DATASET EXTRACT: Begin

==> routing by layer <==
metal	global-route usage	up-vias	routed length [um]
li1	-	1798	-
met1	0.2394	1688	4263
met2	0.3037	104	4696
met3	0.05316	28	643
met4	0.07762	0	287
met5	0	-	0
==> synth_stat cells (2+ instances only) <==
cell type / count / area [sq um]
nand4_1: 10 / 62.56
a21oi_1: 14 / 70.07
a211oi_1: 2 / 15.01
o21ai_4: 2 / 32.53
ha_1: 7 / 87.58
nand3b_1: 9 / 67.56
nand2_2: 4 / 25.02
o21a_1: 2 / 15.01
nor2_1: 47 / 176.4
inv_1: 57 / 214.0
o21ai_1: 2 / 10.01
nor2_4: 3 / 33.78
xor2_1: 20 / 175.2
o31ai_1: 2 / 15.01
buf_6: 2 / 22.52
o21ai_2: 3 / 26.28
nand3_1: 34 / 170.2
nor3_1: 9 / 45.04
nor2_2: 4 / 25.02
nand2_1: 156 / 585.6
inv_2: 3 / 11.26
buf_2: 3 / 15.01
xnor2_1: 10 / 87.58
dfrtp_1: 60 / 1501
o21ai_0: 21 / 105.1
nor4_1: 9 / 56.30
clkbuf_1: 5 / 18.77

DATASET EXTRACT: End
DATASET EXTRACT: Begin

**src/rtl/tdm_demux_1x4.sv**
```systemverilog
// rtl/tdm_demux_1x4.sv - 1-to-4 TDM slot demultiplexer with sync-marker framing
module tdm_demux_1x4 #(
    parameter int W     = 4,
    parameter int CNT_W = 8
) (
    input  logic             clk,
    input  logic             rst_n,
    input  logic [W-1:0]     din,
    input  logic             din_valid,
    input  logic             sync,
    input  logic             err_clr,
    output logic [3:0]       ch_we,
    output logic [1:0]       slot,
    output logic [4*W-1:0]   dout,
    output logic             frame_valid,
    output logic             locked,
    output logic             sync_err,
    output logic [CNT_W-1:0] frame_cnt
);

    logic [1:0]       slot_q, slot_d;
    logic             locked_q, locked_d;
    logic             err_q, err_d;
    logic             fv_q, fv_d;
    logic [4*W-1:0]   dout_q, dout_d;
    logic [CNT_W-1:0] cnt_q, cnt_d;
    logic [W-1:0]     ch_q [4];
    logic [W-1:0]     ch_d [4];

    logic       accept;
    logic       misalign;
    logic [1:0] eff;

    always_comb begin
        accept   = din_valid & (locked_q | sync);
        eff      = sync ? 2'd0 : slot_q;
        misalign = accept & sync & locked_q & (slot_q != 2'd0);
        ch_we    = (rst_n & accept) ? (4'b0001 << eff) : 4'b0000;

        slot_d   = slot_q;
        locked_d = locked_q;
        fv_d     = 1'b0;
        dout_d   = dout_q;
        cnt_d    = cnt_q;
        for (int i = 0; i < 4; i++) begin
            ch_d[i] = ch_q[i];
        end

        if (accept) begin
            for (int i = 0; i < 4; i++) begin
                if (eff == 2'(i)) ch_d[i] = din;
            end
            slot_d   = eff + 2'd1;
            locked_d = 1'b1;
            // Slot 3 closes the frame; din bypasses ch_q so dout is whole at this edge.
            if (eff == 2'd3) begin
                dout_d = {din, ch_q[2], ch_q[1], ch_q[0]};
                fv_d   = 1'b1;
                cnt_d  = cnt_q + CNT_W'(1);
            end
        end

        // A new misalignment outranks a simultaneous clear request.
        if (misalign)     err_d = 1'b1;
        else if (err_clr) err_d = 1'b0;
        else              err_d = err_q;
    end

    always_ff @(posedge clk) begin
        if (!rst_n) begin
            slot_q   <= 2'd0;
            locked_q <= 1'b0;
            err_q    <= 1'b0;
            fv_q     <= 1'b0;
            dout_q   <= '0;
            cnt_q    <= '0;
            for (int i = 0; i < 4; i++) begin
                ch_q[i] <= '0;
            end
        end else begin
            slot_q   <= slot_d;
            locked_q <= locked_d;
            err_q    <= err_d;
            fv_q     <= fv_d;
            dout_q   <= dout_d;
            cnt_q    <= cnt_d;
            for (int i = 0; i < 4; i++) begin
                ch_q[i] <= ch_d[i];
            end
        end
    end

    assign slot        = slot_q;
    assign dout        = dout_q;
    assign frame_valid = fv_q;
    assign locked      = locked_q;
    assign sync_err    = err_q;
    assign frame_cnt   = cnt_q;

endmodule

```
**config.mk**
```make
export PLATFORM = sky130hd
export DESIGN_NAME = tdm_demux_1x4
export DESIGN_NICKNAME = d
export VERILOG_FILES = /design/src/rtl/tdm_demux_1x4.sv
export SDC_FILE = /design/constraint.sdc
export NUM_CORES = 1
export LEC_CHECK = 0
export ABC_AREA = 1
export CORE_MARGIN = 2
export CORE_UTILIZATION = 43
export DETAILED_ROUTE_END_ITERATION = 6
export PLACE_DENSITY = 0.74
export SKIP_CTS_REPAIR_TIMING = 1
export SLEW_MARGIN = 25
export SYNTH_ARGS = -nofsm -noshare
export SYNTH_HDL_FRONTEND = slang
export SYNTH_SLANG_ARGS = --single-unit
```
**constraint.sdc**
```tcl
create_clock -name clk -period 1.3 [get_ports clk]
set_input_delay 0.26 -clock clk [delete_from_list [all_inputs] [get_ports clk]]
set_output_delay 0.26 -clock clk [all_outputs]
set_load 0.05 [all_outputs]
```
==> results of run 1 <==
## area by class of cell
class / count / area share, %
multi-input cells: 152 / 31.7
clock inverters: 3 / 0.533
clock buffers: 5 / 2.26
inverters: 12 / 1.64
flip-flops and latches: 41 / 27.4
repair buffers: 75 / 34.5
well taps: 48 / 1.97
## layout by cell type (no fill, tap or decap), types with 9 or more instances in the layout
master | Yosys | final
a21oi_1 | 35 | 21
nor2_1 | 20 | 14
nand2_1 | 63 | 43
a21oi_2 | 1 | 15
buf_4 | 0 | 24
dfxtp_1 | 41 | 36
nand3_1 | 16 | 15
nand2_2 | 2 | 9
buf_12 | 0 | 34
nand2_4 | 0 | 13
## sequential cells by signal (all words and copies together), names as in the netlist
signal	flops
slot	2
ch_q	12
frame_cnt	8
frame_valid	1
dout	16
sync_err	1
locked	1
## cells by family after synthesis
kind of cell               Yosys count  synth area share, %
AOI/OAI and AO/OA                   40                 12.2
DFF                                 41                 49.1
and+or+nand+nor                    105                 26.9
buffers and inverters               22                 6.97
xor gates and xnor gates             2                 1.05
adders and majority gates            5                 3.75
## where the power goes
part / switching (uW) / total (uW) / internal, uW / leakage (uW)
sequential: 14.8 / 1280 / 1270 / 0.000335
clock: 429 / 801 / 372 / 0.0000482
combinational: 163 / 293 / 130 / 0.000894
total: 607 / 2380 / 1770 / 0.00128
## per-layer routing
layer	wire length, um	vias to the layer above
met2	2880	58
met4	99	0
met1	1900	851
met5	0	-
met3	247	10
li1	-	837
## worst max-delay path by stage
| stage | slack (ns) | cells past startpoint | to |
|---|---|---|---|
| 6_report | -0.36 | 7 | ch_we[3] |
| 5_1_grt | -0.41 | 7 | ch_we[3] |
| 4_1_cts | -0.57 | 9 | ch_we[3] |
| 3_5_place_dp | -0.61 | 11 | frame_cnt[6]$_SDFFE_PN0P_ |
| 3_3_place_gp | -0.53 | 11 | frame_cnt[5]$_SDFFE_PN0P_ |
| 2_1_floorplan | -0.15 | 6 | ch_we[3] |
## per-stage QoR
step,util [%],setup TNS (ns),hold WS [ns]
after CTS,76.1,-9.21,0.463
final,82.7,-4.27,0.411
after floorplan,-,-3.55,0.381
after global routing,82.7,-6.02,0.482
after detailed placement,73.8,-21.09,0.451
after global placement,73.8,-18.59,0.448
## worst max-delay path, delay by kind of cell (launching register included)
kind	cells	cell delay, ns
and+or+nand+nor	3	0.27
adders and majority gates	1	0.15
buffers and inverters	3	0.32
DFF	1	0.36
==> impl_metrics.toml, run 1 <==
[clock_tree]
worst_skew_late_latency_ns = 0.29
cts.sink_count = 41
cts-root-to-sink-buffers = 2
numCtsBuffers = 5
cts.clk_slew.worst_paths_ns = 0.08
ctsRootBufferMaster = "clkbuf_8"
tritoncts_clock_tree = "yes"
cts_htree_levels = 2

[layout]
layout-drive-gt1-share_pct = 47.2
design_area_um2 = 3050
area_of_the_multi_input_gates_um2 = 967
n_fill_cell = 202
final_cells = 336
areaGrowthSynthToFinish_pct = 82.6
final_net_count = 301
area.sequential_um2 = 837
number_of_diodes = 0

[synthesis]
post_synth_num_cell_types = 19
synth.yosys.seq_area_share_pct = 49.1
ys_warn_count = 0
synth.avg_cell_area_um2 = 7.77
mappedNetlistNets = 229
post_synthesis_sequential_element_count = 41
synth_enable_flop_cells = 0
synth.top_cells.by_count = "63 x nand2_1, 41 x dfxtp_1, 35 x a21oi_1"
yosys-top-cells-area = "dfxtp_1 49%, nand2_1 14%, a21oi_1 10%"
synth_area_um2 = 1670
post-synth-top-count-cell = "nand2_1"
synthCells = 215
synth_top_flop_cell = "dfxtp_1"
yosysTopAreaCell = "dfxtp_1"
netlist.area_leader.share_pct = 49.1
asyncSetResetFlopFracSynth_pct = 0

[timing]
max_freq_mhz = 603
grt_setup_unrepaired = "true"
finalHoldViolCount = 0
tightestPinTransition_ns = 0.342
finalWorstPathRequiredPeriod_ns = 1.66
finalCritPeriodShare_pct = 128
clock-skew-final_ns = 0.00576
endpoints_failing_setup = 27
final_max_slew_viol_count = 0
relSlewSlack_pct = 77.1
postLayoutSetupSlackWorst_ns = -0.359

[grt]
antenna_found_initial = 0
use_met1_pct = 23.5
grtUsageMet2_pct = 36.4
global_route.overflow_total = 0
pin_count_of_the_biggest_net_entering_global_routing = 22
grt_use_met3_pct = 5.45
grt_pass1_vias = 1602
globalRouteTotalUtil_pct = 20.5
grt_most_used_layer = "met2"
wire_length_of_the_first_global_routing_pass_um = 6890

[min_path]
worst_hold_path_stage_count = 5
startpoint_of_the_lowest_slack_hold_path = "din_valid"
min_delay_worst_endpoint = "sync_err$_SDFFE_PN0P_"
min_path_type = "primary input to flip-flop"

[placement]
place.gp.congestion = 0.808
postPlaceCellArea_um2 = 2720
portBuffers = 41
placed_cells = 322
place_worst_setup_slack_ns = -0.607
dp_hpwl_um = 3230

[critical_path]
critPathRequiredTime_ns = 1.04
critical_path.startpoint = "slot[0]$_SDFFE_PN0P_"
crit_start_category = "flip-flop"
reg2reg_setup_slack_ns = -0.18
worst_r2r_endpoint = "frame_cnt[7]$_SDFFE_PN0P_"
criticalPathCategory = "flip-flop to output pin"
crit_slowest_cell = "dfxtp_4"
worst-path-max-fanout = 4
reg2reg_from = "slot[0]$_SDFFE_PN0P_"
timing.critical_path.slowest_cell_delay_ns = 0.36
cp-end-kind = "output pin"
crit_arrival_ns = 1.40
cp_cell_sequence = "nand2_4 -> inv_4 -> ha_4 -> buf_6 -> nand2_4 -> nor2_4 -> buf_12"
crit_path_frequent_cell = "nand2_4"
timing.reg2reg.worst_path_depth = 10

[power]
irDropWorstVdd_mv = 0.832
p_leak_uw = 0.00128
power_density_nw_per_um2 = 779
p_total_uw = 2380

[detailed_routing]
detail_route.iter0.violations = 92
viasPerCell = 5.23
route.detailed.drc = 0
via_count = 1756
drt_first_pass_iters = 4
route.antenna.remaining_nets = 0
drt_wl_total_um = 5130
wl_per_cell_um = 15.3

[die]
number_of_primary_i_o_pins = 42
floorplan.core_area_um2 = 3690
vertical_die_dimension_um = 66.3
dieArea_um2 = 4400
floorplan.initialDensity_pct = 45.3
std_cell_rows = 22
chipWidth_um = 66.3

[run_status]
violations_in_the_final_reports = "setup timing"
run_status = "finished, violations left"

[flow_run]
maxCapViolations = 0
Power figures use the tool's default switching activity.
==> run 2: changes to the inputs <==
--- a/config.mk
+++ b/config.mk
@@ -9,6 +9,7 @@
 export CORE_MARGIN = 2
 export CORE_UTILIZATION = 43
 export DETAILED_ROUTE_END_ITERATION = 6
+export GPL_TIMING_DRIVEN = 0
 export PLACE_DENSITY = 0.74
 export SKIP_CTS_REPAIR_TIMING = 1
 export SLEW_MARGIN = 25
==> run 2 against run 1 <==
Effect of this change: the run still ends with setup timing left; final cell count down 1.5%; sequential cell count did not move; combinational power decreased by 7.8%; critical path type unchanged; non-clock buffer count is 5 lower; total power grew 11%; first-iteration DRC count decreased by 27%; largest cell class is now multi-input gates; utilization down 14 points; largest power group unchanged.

DATASET EXTRACT: End

From the material above, set down exactly the lines between the line holding "routing by layer" and the line holding "nand3_1: 34 / 170.2", inclusive. Include nothing else.

▶ REPLY TO THE EXERCISE:
==> routing by layer <==
metal	global-route usage	up-vias	routed length [um]
li1	-	1798	-
met1	0.2394	1688	4263
met2	0.3037	104	4696
met3	0.05316	28	643
met4	0.07762	0	287
met5	0	-	0
==> synth_stat cells (2+ instances only) <==
cell type / count / area [sq um]
nand4_1: 10 / 62.56
a21oi_1: 14 / 70.07
a211oi_1: 2 / 15.01
o21ai_4: 2 / 32.53
ha_1: 7 / 87.58
nand3b_1: 9 / 67.56
nand2_2: 4 / 25.02
o21a_1: 2 / 15.01
nor2_1: 47 / 176.4
inv_1: 57 / 214.0
o21ai_1: 2 / 10.01
nor2_4: 3 / 33.78
xor2_1: 20 / 175.2
o31ai_1: 2 / 15.01
buf_6: 2 / 22.52
o21ai_2: 3 / 26.28
nand3_1: 34 / 170.2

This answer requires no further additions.